Illuminated at the top of the chamber were three circular clusters, each composed of a dozen or so black silhouettes, arranged concentrically. They hung silently, reminding me of giant Christmas tree ornaments. Suddenly, one of the fusiform shapes unfurled, revealing wings nearly two feet across.
“Phyllostomus hastatus,” Farouk whispered. “The second-largest bat in Trinidad.”
“Crawling mother of Waldo,” I muttered, and Muradali threw me a confused look.
“Don’t mind him,” Janet explained, keeping her light trained on the bats. “He gets all scientific when he’s excited.”
Muradali nodded politely, then began assembling an object that looked suspiciously like a drawstring-equipped butterfly net at the end of a four-foot pole.

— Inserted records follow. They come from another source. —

File: src/rtl/pipe_hazard_ctrl.sv
`default_nettype none
// ============================================================================
// Module   : pipe_hazard_ctrl
// Purpose  : Central stall/flush sequencer for a 5-stage RISC-V pipeline.
//            Combines load-use hazard detection, taken-branch flushing and a
//            freeze state machine for the multi-cycle data-memory handshake,
//            with a timeout watchdog that latches a sticky fault.
// Ports    : clk, rst_n                  - clock, async active-low reset
//            idex_memRead, idex_rd       - load in EX and its destination
//            ifid_rs1/rs2(_used)         - ID sources and their use flags
//            ex_branch_taken             - EX resolved a taken branch/jump
//            mem_req, mem_ready          - data-memory handshake
//            pc_write .. memwb_write     - pipeline register enables
//            ifid_flush, idex_flush      - bubble insertion controls
//            mem_fault                   - sticky watchdog fault (registered)
//            stall_cycles, flush_count   - performance counters
// Config   : PIPE_HAZARD_PERF_EN - when defined, builds the performance
//            counters; otherwise both counter ports are tied to zero.
// Revision : 1.0 - initial release
// ============================================================================
module pipe_hazard_ctrl #(
  parameter int REG_W   = 5,
  parameter int TIMEOUT = 16,   // legal range 1..255
  parameter int CNT_W   = 32
) (
  input  logic             clk,
  input  logic             rst_n,
  input  logic             idex_memRead,
  input  logic [REG_W-1:0] idex_rd,
  input  logic [REG_W-1:0] ifid_rs1,
  input  logic [REG_W-1:0] ifid_rs2,
  input  logic             ifid_rs1_used,
  input  logic             ifid_rs2_used,
  input  logic             ex_branch_taken,
  input  logic             mem_req,
  input  logic             mem_ready,
  output logic             pc_write,
  output logic             ifid_write,
  output logic             idex_write,
  output logic             exmem_write,
  output logic             memwb_write,
  output logic             ifid_flush,
  output logic             idex_flush,
  output logic             mem_fault,
  output logic [CNT_W-1:0] stall_cycles,
  output logic [CNT_W-1:0] flush_count
);

  typedef enum logic [1:0] {
    ST_RUN   = 2'd0,
    ST_WAIT  = 2'd1,
    ST_FAULT = 2'd2
  } state_e;

  localparam logic [7:0] C_TIMEOUT = 8'(TIMEOUT);

  state_e     state_q;
  logic [7:0] wait_cnt_q;
  logic       mem_fault_q;

  logic       w_lu;
  logic       w_frz;
  logic       w_branch_apply;
  logic       w_lu_apply;

  // Load-use: x0 is hardwired zero and never a real dependency.
  assign w_lu = idex_memRead && (idex_rd != '0) &&
                ((ifid_rs1_used && (ifid_rs1 == idex_rd)) ||
                 (ifid_rs2_used && (ifid_rs2 == idex_rd)));

  always_comb begin
    w_frz = 1'b0;
    unique case (state_q)
      ST_RUN:   w_frz = mem_req && !mem_ready;
      ST_WAIT:  w_frz = !mem_ready;
      ST_FAULT: w_frz = 1'b1;
      default:  w_frz = 1'b1;
    endcase
  end

  // Freeze holds EX/ID, so a suppressed branch or load-use is simply
  // re-evaluated in the release cycle rather than needing to be remembered.
  assign w_branch_apply = !w_frz && ex_branch_taken;
  assign w_lu_apply     = !w_frz && !ex_branch_taken && w_lu;

  // Enables are forced low while reset is asserted so nothing advances.
  always_comb begin
    pc_write    = 1'b0;
    ifid_write  = 1'b0;
    idex_write  = 1'b0;
    exmem_write = 1'b0;
    memwb_write = 1'b0;
    ifid_flush  = 1'b0;
    idex_flush  = 1'b0;
    if (rst_n && !w_frz) begin
      idex_write  = 1'b1;
      exmem_write = 1'b1;
      memwb_write = 1'b1;
      pc_write    = !w_lu_apply;
      ifid_write  = !w_lu_apply;
      ifid_flush  = w_branch_apply;
      idex_flush  = w_branch_apply || w_lu_apply;
    end
  end

  always_ff @(posedge clk or negedge rst_n) begin
    if (!rst_n) begin
      state_q     <= ST_RUN;
      wait_cnt_q  <= 8'd0;
      mem_fault_q <= 1'b0;
    end else begin
      unique case (state_q)
        ST_RUN: begin
          if (mem_req && !mem_ready) begin
            state_q    <= ST_WAIT;
            wait_cnt_q <= 8'd1;
          end
        end
        ST_WAIT: begin
          if (mem_ready) begin
            state_q <= ST_RUN;
          end else if (wait_cnt_q == C_TIMEOUT) begin
            state_q     <= ST_FAULT;
            mem_fault_q <= 1'b1;
          end else begin
            wait_cnt_q <= wait_cnt_q + 8'd1;
          end
        end
        ST_FAULT: begin
          // Absorbing until reset; mem_ready is deliberately ignored.
          state_q     <= ST_FAULT;
          mem_fault_q <= 1'b1;
        end
        default: begin
          state_q     <= ST_RUN;
          wait_cnt_q  <= 8'd0;
          mem_fault_q <= 1'b0;
        end
      endcase
    end
  end

  assign mem_fault = mem_fault_q;

`ifdef PIPE_HAZARD_PERF_EN
  logic [CNT_W-1:0] stall_cycles_q;
  logic [CNT_W-1:0] flush_count_q;

  always_ff @(posedge clk or negedge rst_n) begin
    if (!rst_n) begin
      stall_cycles_q <= '0;
      flush_count_q  <= '0;
    end else begin
      if (w_frz || w_lu_apply) begin
        stall_cycles_q <= stall_cycles_q + CNT_W'(1);
      end
      if (w_branch_apply) begin
        flush_count_q <= flush_count_q + CNT_W'(1);
      end
    end
  end

  assign stall_cycles = stall_cycles_q;
  assign flush_count  = flush_count_q;
`else
  assign stall_cycles = '0;
  assign flush_count  = '0;
`endif

endmodule
`default_nettype wire

File: config.mk
export PLATFORM = sky130hd
export DESIGN_NAME = pipe_hazard_ctrl
export DESIGN_NICKNAME = d
export VERILOG_FILES = /design/src/rtl/pipe_hazard_ctrl.sv
export SDC_FILE = /design/constraint.sdc
export NUM_CORES = 1
export LEC_CHECK = 0
export ABC_CLOCK_PERIOD_IN_PS = 2500
export CELL_PAD_IN_SITES_DETAIL_PLACEMENT = 1
export CELL_PAD_IN_SITES_GLOBAL_PLACEMENT = 1
export CORE_MARGIN = 5
export CORE_UTILIZATION = 24
export CTS_CLUSTER_SIZE = 20
export DETAILED_ROUTE_END_ITERATION = 6
export PLACE_DENSITY_LB_ADDON = 0.1
export SLEW_MARGIN = 20
export SYNTH_ARGS = -nofsm -noshare
export SYNTH_HDL_FRONTEND = slang
export SYNTH_SLANG_ARGS = --single-unit
File: constraint.sdc
create_clock -name clk -period 2.5 [get_ports clk]
set_input_delay 0.25 -clock clk [delete_from_list [all_inputs] [get_ports clk]]
set_output_delay 0.25 -clock clk [all_outputs]
set_load 0.005 [all_outputs]
==> impl_summary.md <==
Status
The flow ran to the end, and the final reports show no timing, DRC or antenna violations.

Route
For this block, the routed nets add up to between 3000 and 4000 microns of wire. The detailed router put a total of 1244 microns of wire on met1. The per-cell via count in the routed design is 3.731.

Wire segments on met2 add up to 1679 microns in the final route. The pre-antenna-repair detailed-routing pass consisted of 4 iterations. The antenna violation net count after detailed routing is 0.

The count of unresolved DRC violations after routing is 0. The count of vias placed by the detailed router is 1000. In this run, the number of DRC markers left after iteration 0 of detailed routing was 25. The routed length on met3 is about 330 microns. In this run the top signal layer used is met4.

The per-cell routed wire length is about 12 microns.

Global route
The all-layer global routing usage is 0.08782. The first global-routing pass estimated 5078 microns of wire. The total overflow left after global routing is 0. Entering global routing, the biggest net connects 12 pins.

The number of antenna violations at the first check in global routing is 0. The number of global-route vias before repair was between 900 and 1000.

Timing
The final worst clock skew is 0.006405 ns. The top achievable clock speed is between 400 and 500 MHz. The shortest period the worst path allows is around 2.4 ns. Setup violations remaining at the end of the flow were counted as 0. Setup repair after global routing left no endpoint under its margin. In the finished design, the share of the clock period the worst path needs comes to 0.9549. The hold violation total from the final report came to 0. The count of final max-slew check failures is 0. The worst-case hold slack is 0.3819 ns. Setup total negative slack on the finished layout was measured at 0 ns.

Cells and area
At the end of the flow the core is filled with cells to 0.2897. The finished cells cover roughly 0.0016 sq mm. In the final layout, the share of cells above drive strength 1 is 0.09184. The repair_antennas step left the layout with diodes totalling 0. The net count of the finished layout is 225. The area added between synthesis and finish is 16.76%.

Place
Routability-driven placement finished with a final weighted congestion of roughly 0.76. The total of buffers placed on input and output ports is 30. In this run the cell area measured after placement is 0.001508 sq mm. The sum of net half-perimeters after detailed placement is 2758 microns.

Synth
The average cell area after synthesis is 8.434 sq um. The Yosys step of the flow raised 0 warnings. The flip-flop and latch count after synthesis is 11.

The share of the Yosys chip area taken by registers is 0.2015. The netlist area before placement is 0.001366 sq mm. The distinct cell type count after synthesis is 37. Counting every instance in the synthesized netlist gives between 150 and 200.

Setup path
The worst-path maximum fanout is 3. The worst setup path is launched from a primary input. The setup slack of the worst register-to-register path is between 0.4 and 0.5 ns. The worst register-to-register path begins at state_q[0]. The critical path start-end classification is primary input to output port. The required time at the worst-slack endpoint is 2.25 ns. The depth of the worst register-to-register path is 7. The arrival time of data at the critical path endpoint is approximately 2.1 ns. The worst register-to-register path ends at wait_cnt_q[7]. The kind of end point of the critical path is an output port.

Floorplan
The die covers around 0.0073 sq mm. The number of top-level design ports is 95. The die is 85.45 microns tall.

The area of the core region is roughly 0.0055 sq mm. The starting density of the core is 0.2481. Measured along the x axis, the die boundary spans 85.45 microns.

The number of core rows is 27.

Min path
In this run the worst hold path is classified as primary input to asynchronous set/reset pin.

Pwr
IR analysis of the VDD net gives a maximum drop of 0.2897 mV. The leakage dissipation is about 0.79 nW. The cell area power density is 586.1 mW/mm^2.

Job
The number of maximum-capacitance violations is 0.

Clock tree
No sink is reached through more buffers than the 2 on the longest clock path. For this design, the sink count on the clock tree is 11. Buffers inserted to repair hold after CTS numbered 0. After clock tree synthesis, the clock-pin slew on the worst setup and hold paths is 0.06 ns. In this run the number of H-tree levels came out at 1. The number of buffers inserted during clock tree synthesis is 3.

The clock root buffer master is clkbuf_8. The clock latency on the worst-skew pair is 0.25 ns. TritonCTS built the clock tree.
per-layer routing:
metal | up-vias | global-route usage
met5 | - | 0
met1 | 473 | 0.09791
met2 | 50 | 0.1561
met3 | 5 | 0.02524
met4 | 0 | 0.03453
li1 | 472 | -
critical path, cell delays in order:
cell and delay, ns:
clkdlybuf4s50_1 0.46, or4_1 0.56, o21ai_2 0.14, a21oi_2 0.06, a21boi_2 0.15, clkdlybuf4s50_1 0.52
worst max path at each step:
stage	startpoint	end	slack, ns	cells past startpoint
CTS	state_q[1]	ifid_write	0.01	6
detailed placement	idex_rd[3]	idex_flush	0.07	7
finish	idex_rd[1]	ifid_write	0.11	6
global placement	idex_rd[0]	idex_flush	0.06	7
global route	idex_rd[1]	pc_write	0.03	6
floorplan	state_q[0]	wait_cnt_q[7]	0.50	7
cell type report:
| type | instances | area (sq um) |
|---|---|---|
| repair buffers | 35 | 342.8 |
| multi-input cells | 139 | 815.8 |
| fillers | 695 | 3911 |
| inverters | 7 | 26.28 |
| flip-flops and latches | 11 | 275.3 |
| clock buffers | 4 | 45.04 |
| well taps | 72 | 90.09 |
placed cells by master (no fill, tap or decap), drive strengths merged, types with 5 or more instances in the layout:
cell type / Yosys / final
dfrtp: 11 / 11
nor2: 7 / 7
conb: 1 / 64
nand2: 7 / 7
inv: 7 / 7
ha: 5 / 5
buf: 68 / 5
xor2: 13 / 13
clkdlybuf4s50: 0 / 28
cell usage after synthesis (all sizes together):
cell type	number	share of area
a21boi	2	0.011
a21oi	4	0.015
a22o	1	0.0064
a31oi	1	0.0046
a32o	1	0.0073
and2	1	0.0046
and3	2	0.0092
buf	68	0.37
conb	1	0.0027
dfrtp	11	0.20
ha	5	0.046
inv	7	0.019
mux2	1	0.0082
mux2i	2	0.015
nand2	7	0.019
nand3	4	0.015
nand4	1	0.0046
nand4b	3	0.019
nor2	7	0.019
nor2b	2	0.015
nor3	1	0.0037
nor4	2	0.0092
nor4b	2	0.013
o21a	1	0.0055
o21ai	4	0.015
o221a	1	0.0082
o22ai	1	0.0092
or3	1	0.0046
or4	1	0.0055
or4b	2	0.017
xnor2	2	0.013
xor2	13	0.083
through the flow:
stage	setup WS, ns	total power, mW	instances
global placement	0.05931	0.7293	262
global route	0.02623	1.017	268
floorplan	0.4984	0.6147	225
CTS	0.01165	0.9417	266
detailed placement	0.06823	0.7395	262
finish	0.1128	0.9351	268
where the power goes:
group	switching, mW	total, mW	internal (mW)
sequential	0.0360	0.253	0.217
combinational	0.248	0.491	0.243
clock	0.0791	0.192	0.113
logic make-up after synthesis:
kind of cell             synth area share
AO/OA/AOI/OAI                     0.08151
multiplexers                      0.02289
buffers and inverters              0.3910
XOR/XNOR                          0.09616
AND/OR/NAND/NOR                    0.1584
flip-flops                         0.2015
adder cells (fa/ha/maj)           0.04579
other                            0.002745
state kept, by name, indices dropped and copies added (netlist names):
| name | cells |
|---|---|
| mem_fault | 1 |
| wait_cnt_q | 8 |
| state_q | 2 |
timing repair:
item / CTS / global route
resized for setup: 0 / 8
endpoints found under the setup margin: 0 / 4
buffers inserted: 0 / 2
No activity file was read; power rests on OpenSTA's default activity.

I shot him a quizzical look. “A butterfly net?”
“Swoop net,” Muradali corrected, handing it to Janet.
Farouk nodded toward the net, then shined his light up at a cluster of bats. “To catch the ones closest to the elevator door, you lean out over the edge while someone holds your belt or backpack.”
Janet glanced up at the bats, then quickly shoved the net into my hands. Possibly she’d had the same vision that I’d just had, of tumbling down a concrete-lined abyss with nothing except years of rainwater, bat guano, and asbestos to soften the fall.
As I moved into the doorway, it was impossible to chase away the image of that poor woman, stepping off the solid concrete floor and into a bottomless pit of bat-shit soup. “Thanks, hon,” I said.
Janet only smiled.
“We’ll leave these bats alone,” Muradali said, moving away from the shaft.
As we quickly followed him, I let out a breath I hadn’t realized I’d been holding. “Can we catch vampires like this?” I asked, suddenly feeling a bit braver and taking a few swings at some phantom air bats.
“No,” he replied, picking his way through the debris. “Too smart.”
Later, the scientist explained that early efforts to eradicate vampire bats had resulted in the deaths of thousands of non-blood-feeding species. In 1941, Captain Lloyd Gates was placed in charge of protecting the American forces stationed at Wallerfield from the twin threat of mosquitoes and vampire bats. Gates’s less-than-subtle response to the bat problem was to have his men use dynamite and poison gas in caves known to contain bat roosts. Flamethrowers became a popular alternative, but still the vampires persisted, as did their attacks upon the encroaching military men. Also hard hit was the increasing population of locals who had been drawn to the region for the income the base provided. As a result, thousands upon thousands of non-blood-feeding bats were blown up, poisoned, or incinerated. Even worse, these bat eradication techniques were apparently so appealing that over eight thousand caves in post–World War II Brazil were similarly destroyed.*5
Farouk recounted how he and vampire bat expert Rexford Lord had been sent to Brazil to pick up some tips on eradicating Desmodus from the antirabies groups working there.
“These guys took us to a cave. Then they rolled out a big tank of propane and wired it up with an old-fashioned camera flash, running the wires out the cave entrance.”
He described how everyone waited outside the cave entrance while one of the Brazilians opened up the gas-tank valve.
“Must have been the new guy,” I added.
“They used a triggering box to set off the flashbulb and the explosion ripped through the cave like a bomb,” Farouk said. Then he shook his head and continued. “After the smoke cleared, they asked us to go in and identify the dead bats that we found. And there were thousands. All sorts of species—but not one vampire.”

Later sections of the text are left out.